Hij vervolgt: “We willen een verbod op inteelt. Maar dat niet alleen, er zal nieuw bloed in de probleemrassen moeten worden ingebracht van andere, maar wel gelijksoortige rassen. Dan krijg je dieren die er anders uitzien, maar dat is dan maar zo. Of een fokker minder geld voor zijn hond krijgt, doet niet ter zake. Het gaat om het dierenwelzijn. Daarom willen we ook een welzijnscertificaat invoeren. Dat moet een belangrijk onderdeel zijn van de stamboom. Die moet niet uitsluitend gaan over het uiterlijk, maar over de mate van gezondheid en welbevinden van het dier. We willen ook de rasstandaarden aanpakken. Ik begrijp dat het belangrijk blijft hoe een hond eruit ziet, maar wees daar wat minder rigide in.

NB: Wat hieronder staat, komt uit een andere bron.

===== config.mk =====
export PLATFORM = sky130hd
export DESIGN_NAME = legacy_fdl_byte_port
export DESIGN_NICKNAME = d
export VERILOG_FILES = /design/src/rtl/fdl_port_pkg.sv /design/src/rtl/legacy_fdl_byte_port.sv
export SDC_FILE = /design/constraint.sdc
export NUM_CORES = 1
export LEC_CHECK = 0
export BUFFER_PORTS_ARGS = -buffer_cell sky130_fd_sc_hd__buf_2
export CORE_MARGIN = 1
export CORE_UTILIZATION = 43
export DETAILED_ROUTE_END_ITERATION = 10
export GPL_TIMING_DRIVEN = 0
export PLACE_DENSITY_LB_ADDON = 0.05
export SYNTH_ARGS = -nofsm -noshare
export SYNTH_HDL_FRONTEND = slang
export SYNTH_SLANG_ARGS = --single-unit

===== constraint.sdc =====
create_clock -name SYS_CLK_I -period 2.5 [get_ports SYS_CLK_I]
set_clock_uncertainty 0.05 [all_clocks]
set_input_delay 0.75 -clock SYS_CLK_I [delete_from_list [all_inputs] [get_ports SYS_CLK_I]]
set_output_delay 0.75 -clock SYS_CLK_I [all_outputs]
set_load 0.02 [all_outputs]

Minder dwingend. Sommige eigenschappen zullen moeten verdwijnen om een ras weer gezond te krijgen. De 'Fortuynhondjes' hebben vrijwel allemaal een hartafwijking. Dat

is bijna een rasstandaard geworden. Dat is toch cynisch? We zijn er ook vóór om de hondententoonstellingen te verbieden. Die houden het hele circus in stand. De prijswinnaar van vandaag is het fokdier van morgen en de leverancier van erfelijke afwijkingen van overmorgen. In enkele tientallen jaren zijn veel rassen enorm veranderd. Er wordt alleen naar het uiterlijk gekeken, niet naar gedrag, kracht of stabiliteit. En zo wordt er bijna een karikatuur van zo'n dier gemaakt. Dat is beslist niet ten gunste van het welzijn van de hond.”